_Data shown_:
### config.mk
export PLATFORM = sky130hd
export DESIGN_NAME = cws_sequencer
export DESIGN_NICKNAME = d
export VERILOG_FILES = /design/src/rtl/cws_pkg.sv /design/src/rtl/cws_sequencer.sv /design/src/rtl/cws_step_timer.sv
export VERILOG_INCLUDE_DIRS = /design/src /design/src/rtl
export SDC_FILE = /design/constraint.sdc
export NUM_CORES = 1
export LEC_CHECK = 0
export BUFFER_PORTS_ARGS = -buffer_cell sky130_fd_sc_hd__buf_2
export CORE_ASPECT_RATIO = 1.4
export CORE_MARGIN = 2
export CORE_UTILIZATION = 50
export DETAILED_ROUTE_END_ITERATION = 8
export PLACE_DENSITY = 0.7
export SLEW_MARGIN = 20
export SYNTH_ARGS = -nofsm -noshare
export SYNTH_HDL_FRONTEND = slang
export SYNTH_SLANG_ARGS = --single-unit
### constraint.sdc
create_clock -name sys_clk -period 10.9 [get_ports sys_clk]
set_input_delay 0.545 -clock sys_clk [delete_from_list [all_inputs] [get_ports sys_clk]]
set_output_delay 0.545 -clock sys_clk [all_outputs]
set_load 0.02 [all_outputs]
### src/rtl/cws_cfg.svh
// Purpose: constants for the command word sequencer
// Assumes: 15-bit word elements, 3/6/6 field split
// Notes: included by the package and the design files
`ifndef CWS_CFG_SVH
`define CWS_CFG_SVH
`define CWS_WORD_W 15
`define CWS_AOPT_MSB 14
`define CWS_AOPT_LSB 12
`define CWS_PCMD_MSB 11
`define CWS_PCMD_LSB 6
`define CWS_SEC_MSB 5
`define CWS_SEC_LSB 0
`define CWS_DIRECT_LEN 3'h4
`define CWS_INDIRECT_LEN 3'h6
`define CWS_HOLD_CLK_D 3'h3
`define CWS_HOLD_CLK_I 3'h5
`define CWS_OP_COMP_C1 6'h01
`define CWS_OP_COMP_C0 6'h02
`define CWS_OP_ADD 6'h03
`define CWS_OP_SWAP_AP 6'h04
`define CWS_OP_AND_INV 6'h05
`define CWS_OP_OR 6'h06
`define CWS_OP_HOLD_A 6'h07
`define CWS_OP_HOLD_P 6'h08
`define CWS_OP_MULT 6'h09
`define CWS_OP_DIV 6'h0A
`define CWS_OP_SHIFT 6'h0B
`define CWS_OP_FLOAT 6'h0C
`define CWS_OP_RPT 6'h0D
`define CWS_OP_JUMP 6'h0E
`define CWS_OP_SKIP 6'h0F
`define CWS_OP_WIO 6'h10
`define CWS_OP_EXT 6'h11
`define CWS_RESET_WORD 15'h0000
`endif

### src/rtl/cws_pkg.sv
// Purpose: shared types for the command word sequencer
// Assumes: constants come from cws_cfg.svh
// Notes: memory request travels as one packed struct
`include "cws_cfg.svh"
package cws_pkg;
  typedef logic [`CWS_WORD_W-1:0] cws_word_type;
  // Memory request toward core through the exchange register
  typedef struct packed {
    logic rd;
    logic wr;
    cws_word_type addr;
    cws_word_type wdata;
  } cws_mreq_type;
  // Command word fields
  typedef struct packed {
    logic [2:0] addressOptionField;
    logic [5:0] primaryCommandField;
    logic [5:0] secondaryField;
  } cws_cword_type;
endpackage : cws_pkg

### src/rtl/cws_sequencer.sv
// Purpose: run primary and secondary command fields of each word
// Assumes: memory answers rdValid in the cycle of the read strobe; ioSync from pins
// Notes: accumulator, pointer register and carry live here
`include "cws_cfg.svh"
module cws_sequencer #(
  parameter int WORD_W = `CWS_WORD_W
) (
  // Clock and reset
  input wire logic sys_clk,
  input wire logic srst,
  // Memory side through exchange register
  output cws_pkg::cws_mreq_type memReq,
  input wire cws_pkg::cws_word_type memRdata,
  input wire logic memRdValid,
  // Hold release inputs
  input wire logic ioSyncPin,
  input wire logic [7:0] repeatCount,
  // State shown outward
  output cws_pkg::cws_word_type accOut,
  output cws_pkg::cws_word_type ptrOut,
  output cws_pkg::cws_word_type cmdWordOut,
  output logic carryOut,
  output logic holdingOut,
  output logic badCmdOut
);
  import cws_pkg::*;
  //////////////////////////////////////////////////////////////////////
  // Declarations
  cws_word_type acc_reg; // Accumulator
  cws_word_type ptr_reg; // Auxiliary pointer / shift register
  cws_word_type mar_reg; // Memory address register
  cws_word_type mx_reg; // Memory exchange register
  cws_cword_type cw_reg; // Command word register
  logic carry_reg; // Carry indicator
  logic hold_reg; // Holding in a control state
  logic bad_reg; // Illegal field use seen
  logic [7:0] cnt_reg; // Iteration counter for holds
  cws_mreq_type req_reg; // Memory request register
  logic sync1_reg, sync2_reg; // Pin synchroniser
  logic [2:0] clkNum; // Current clock of word cycle
  logic indirect; // Indirect address option
  logic [2:0] cycLen; // Cycle length in clocks
  logic lastClk; // Final clock of this word
  logic [5:0] pcmd, scmd; // Fields of current word
  logic holdCmd; // Primary command that holds
  logic extCmd; // Extended special word
  logic secOk; // Secondary field is a command
  logic holdDone; // Hold released this cycle
  cws_word_type acc_next; // Accumulator after both fields
  cws_word_type ptr_next; // Pointer after both fields
  logic carry_next; // Carry after both fields
  cws_word_type swapTmp; // Scratch for a secondary swap
  //////////////////////////////////////////////////////////////////////
  // Field decode
  assign pcmd = cw_reg.primaryCommandField;
  assign scmd = cw_reg.secondaryField;
  assign indirect = cw_reg.addressOptionField[2];
  // Jump and skip keep the short cycle even with indirect options
  assign cycLen = (pcmd == `CWS_OP_JUMP || pcmd == `CWS_OP_SKIP) ?
    `CWS_DIRECT_LEN :
    (indirect ? `CWS_INDIRECT_LEN : `CWS_DIRECT_LEN);
  // Secondary may carry only the ops with secondary timing
  assign secOk = !cw_reg.addressOptionField[1] &&
    cw_reg.addressOptionField[0] &&
    (scmd == `CWS_OP_COMP_C1 || scmd == `CWS_OP_COMP_C0 ||
     scmd == `CWS_OP_ADD || scmd == `CWS_OP_SWAP_AP ||
     scmd == `CWS_OP_AND_INV || scmd == `CWS_OP_OR);
  assign holdCmd = (pcmd >= `CWS_OP_MULT && pcmd <= `CWS_OP_RPT) ||
    pcmd == `CWS_OP_WIO;
  assign extCmd = pcmd == `CWS_OP_EXT;
  assign lastClk = (clkNum == cycLen) && !hold_reg;
  assign holdDone = hold_reg && (pcmd == `CWS_OP_WIO ? sync2_reg :
    cnt_reg == 8'h00);
  //////////////////////////////////////////////////////////////////////
  // Clock counter; stalls while holding
  cws_step_timer u_timer (
    .sys_clk(sys_clk),
    .srst(srst),
    .advance(1'b1),
    .restart(lastClk || holdDone),
    .hold(hold_reg),
    .clkNum(clkNum)
  );
  //////////////////////////////////////////////////////////////////////
  // Pin synchroniser; first stage feeds only the second
  always_ff @(posedge sys_clk) begin
    if (srst) begin
      sync1_reg <= 1'b0;
      sync2_reg <= 1'b0;
    end else begin
      sync1_reg <= ioSyncPin;
      sync2_reg <= sync1_reg;
    end
  end
  //////////////////////////////////////////////////////////////////////
  // Fetch: clocks one and two read, restore, load word
  always_ff @(posedge sys_clk) begin
    if (srst) begin
      cw_reg <= `CWS_RESET_WORD;
      mar_reg <= `CWS_RESET_WORD;
    end else if (clkNum == 3'h2 && !hold_reg) begin
      cw_reg <= memRdata;
      mar_reg <= mar_reg + 15'h0001; // Next word in sequence
    end
  end
  //////////////////////////////////////////////////////////////////////
  // Memory request per clock
  always_ff @(posedge sys_clk) begin
    if (srst) begin
      req_reg <= '0;
    end else begin
      req_reg <= '0;
      if (clkNum == 3'h1 && !hold_reg) begin
        req_reg.rd <= 1'b1;
        req_reg.addr <= mar_reg;
      end else if (clkNum == 3'h2 && !hold_reg) begin
        req_reg.wr <= 1'b1; // Restore destructive read
        req_reg.addr <= mar_reg;
        req_reg.wdata <= memRdata;
      end else if (clkNum == cycLen - 3'h1 && !hold_reg && !extCmd) begin
        // Operand access; option transfers unused for extended
        if (pcmd == `CWS_OP_HOLD_A || pcmd == `CWS_OP_HOLD_P) begin
          req_reg.wr <= 1'b1;
          req_reg.wdata <= pcmd == `CWS_OP_HOLD_A ? acc_reg : ptr_reg;
        end else begin
          req_reg.rd <= 1'b1;
        end
        req_reg.addr <= indirect ? mx_reg : {9'h000, scmd};
      end
    end
  end
  //////////////////////////////////////////////////////////////////////
  // Exchange register captures read data
  always_ff @(posedge sys_clk) begin
    if (srst) begin
      mx_reg <= `CWS_RESET_WORD;
    end else if (memRdValid) begin
      mx_reg <= memRdata;
    end
  end
  //////////////////////////////////////////////////////////////////////
  // Holding state for sync or iteration counting
  always_ff @(posedge sys_clk) begin
    if (srst) begin
      hold_reg <= 1'b0;
      cnt_reg <= 8'h00;
    end else if (!hold_reg && holdCmd &&
      clkNum == (indirect ? `CWS_HOLD_CLK_I : `CWS_HOLD_CLK_D) &&
      (pcmd == `CWS_OP_WIO || !indirect)) begin
      hold_reg <= 1'b1;
      cnt_reg <= repeatCount;
    end else if (!hold_reg && extCmd && clkNum == 3'h3) begin
      hold_reg <= 1'b1; // Repeat control state
      cnt_reg <= repeatCount;
    end else if (holdDone) begin
      hold_reg <= 1'b0;
    end else if (hold_reg && cnt_reg != 8'h00) begin
      cnt_reg <= cnt_reg - 8'h01;
    end
  end
  //////////////////////////////////////////////////////////////////////
  // Illegal use flag: long ops outside primary direct
  always_ff @(posedge sys_clk) begin
    if (srst) begin
      bad_reg <= 1'b0;
    end else if (clkNum == 3'h3 && !hold_reg) begin
      bad_reg <= indirect && pcmd >= `CWS_OP_MULT &&
        pcmd <= `CWS_OP_RPT;
    end
  end
  //////////////////////////////////////////////////////////////////////
  // Next accumulator, pointer and carry for the word in control
  // Secondary works on the primary's result, so it wins on A
  always_comb begin
    acc_next = acc_reg;
    ptr_next = ptr_reg;
    carry_next = carry_reg;
    swapTmp = acc_reg;
    unique case (pcmd)
      `CWS_OP_COMP_C1: begin
        acc_next = ~acc_reg;
        carry_next = 1'b1;
      end
      `CWS_OP_COMP_C0: begin
        acc_next = ~acc_reg;
        carry_next = 1'b0;
      end
      `CWS_OP_ADD: begin
        acc_next = acc_reg + mx_reg;
      end
      `CWS_OP_SWAP_AP: begin
        acc_next = ptr_reg;
        ptr_next = acc_reg;
      end
      `CWS_OP_AND_INV: begin
        acc_next = mx_reg & ~acc_reg;
      end
      `CWS_OP_OR: begin
        acc_next = mx_reg | acc_reg;
      end
      default: begin
        acc_next = acc_reg; // Other commands leave A alone
      end
    endcase
    // Only ops with secondary timing act from this field
    if (secOk) begin
      unique case (scmd)
        `CWS_OP_COMP_C1: begin
          acc_next = ~acc_next;
          carry_next = 1'b1;
        end
        `CWS_OP_COMP_C0: begin
          acc_next = ~acc_next;
          carry_next = 1'b0;
        end
        `CWS_OP_ADD: begin
          acc_next = acc_next + mx_reg;
        end
        `CWS_OP_SWAP_AP: begin
          swapTmp = acc_next;
          acc_next = ptr_next;
          ptr_next = swapTmp;
        end
        `CWS_OP_AND_INV: begin
          acc_next = mx_reg & ~acc_next;
        end
        default: begin
          acc_next = mx_reg | acc_next;
        end
      endcase
    end
  end
  //////////////////////////////////////////////////////////////////////
  // Accumulator, pointer and carry load at the final clock
  // Extended words keep their own transfers, so nothing loads here
  always_ff @(posedge sys_clk) begin
    if (srst) begin
      acc_reg <= `CWS_RESET_WORD;
      ptr_reg <= `CWS_RESET_WORD;
      carry_reg <= 1'b0;
    end else if (lastClk && !extCmd) begin
      acc_reg <= acc_next;
      ptr_reg <= ptr_next;
      carry_reg <= carry_next;
    end
  end
  //////////////////////////////////////////////////////////////////////
  // Outputs from flip-flops
  assign memReq = req_reg;
  assign accOut = acc_reg;
  assign ptrOut = ptr_reg;
  assign cmdWordOut = cw_reg;
  assign carryOut = carry_reg;
  assign holdingOut = hold_reg;
  assign badCmdOut = bad_reg;
  //////////////////////////////////////////////////////////////////////
  // Checks
  a_fetch_read: assert property (
    @(posedge sys_clk) disable iff (srst)
    clkNum == 3'h1 && !hold_reg |=> memReq.rd)
    else $error("no fetch read at clock one");
  a_fetch_restore: assert property (
    @(posedge sys_clk) disable iff (srst)
    clkNum == 3'h2 && !hold_reg |=> memReq.wr)
    else $error("no restore at clock two");
  a_cycle_len: assert property (
    @(posedge sys_clk) disable iff (srst)
    clkNum <= cycLen)
    else $error("clock past cycle length");
  a_comp_carry: assert property (
    @(posedge sys_clk) disable iff (srst)
    lastClk && pcmd == `CWS_OP_COMP_C1 && !extCmd && !secOk
    |=> carry_reg && acc_reg == ~$past(acc_reg))
    else $error("complement wrong");
  a_add_sum: assert property (
    @(posedge sys_clk) disable iff (srst)
    lastClk && pcmd == `CWS_OP_ADD && !secOk
    |=> acc_reg == $past(acc_reg) + $past(mx_reg))
    else $error("add wrong");
  a_swap_pair: assert property (
    @(posedge sys_clk) disable iff (srst)
    lastClk && pcmd == `CWS_OP_SWAP_AP && !secOk
    |=> ptr_reg == $past(acc_reg))
    else $error("swap wrong");
  a_hold_stall: assert property (
    @(posedge sys_clk) disable iff (srst)
    hold_reg && !holdDone |=> $stable(clkNum))
    else $error("clock moved during hold");
  a_no_ext_op: assert property (
    @(posedge sys_clk) disable iff (srst)
    extCmd && clkNum > 3'h2 |=> !memReq.rd && !memReq.wr)
    else $error("option transfer in extended word");
  a_branch_short: assert property (
    @(posedge sys_clk) disable iff (srst)
    (pcmd == `CWS_OP_JUMP || pcmd == `CWS_OP_SKIP) && clkNum > 3'h2
    |-> clkNum <= 3'h4)
    else $error("jump or skip longer than four clocks");
  a_io_hold: assert property (
    @(posedge sys_clk) disable iff (srst)
    !hold_reg && pcmd == `CWS_OP_WIO &&
    clkNum == (indirect ? `CWS_HOLD_CLK_I : `CWS_HOLD_CLK_D)
    |=> hold_reg)
    else $error("word transfer did not hold");
  a_ext_hold: assert property (
    @(posedge sys_clk) disable iff (srst)
    !hold_reg && extCmd && clkNum == 3'h3 |=> hold_reg)
    else $error("extended word did not repeat its state");
  c_add: cover property (@(posedge sys_clk) lastClk && pcmd == `CWS_OP_ADD);
  c_hold: cover property (@(posedge sys_clk) holdDone);
  c_sec: cover property (@(posedge sys_clk) lastClk && secOk);
  c_ext_hold: cover property (@(posedge sys_clk) hold_reg && extCmd);
endmodule // cws_sequencer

_Required action_:
Among the records, find all lines that include the string "scmd" and return them.

_Task solution_:
  logic [5:0] pcmd, scmd; // Fields of current word
  assign scmd = cw_reg.secondaryField;
    (scmd == `CWS_OP_COMP_C1 || scmd == `CWS_OP_COMP_C0 ||
     scmd == `CWS_OP_ADD || scmd == `CWS_OP_SWAP_AP ||
     scmd == `CWS_OP_AND_INV || scmd == `CWS_OP_OR);
        req_reg.addr <= indirect ? mx_reg : {9'h000, scmd};
      unique case (scmd)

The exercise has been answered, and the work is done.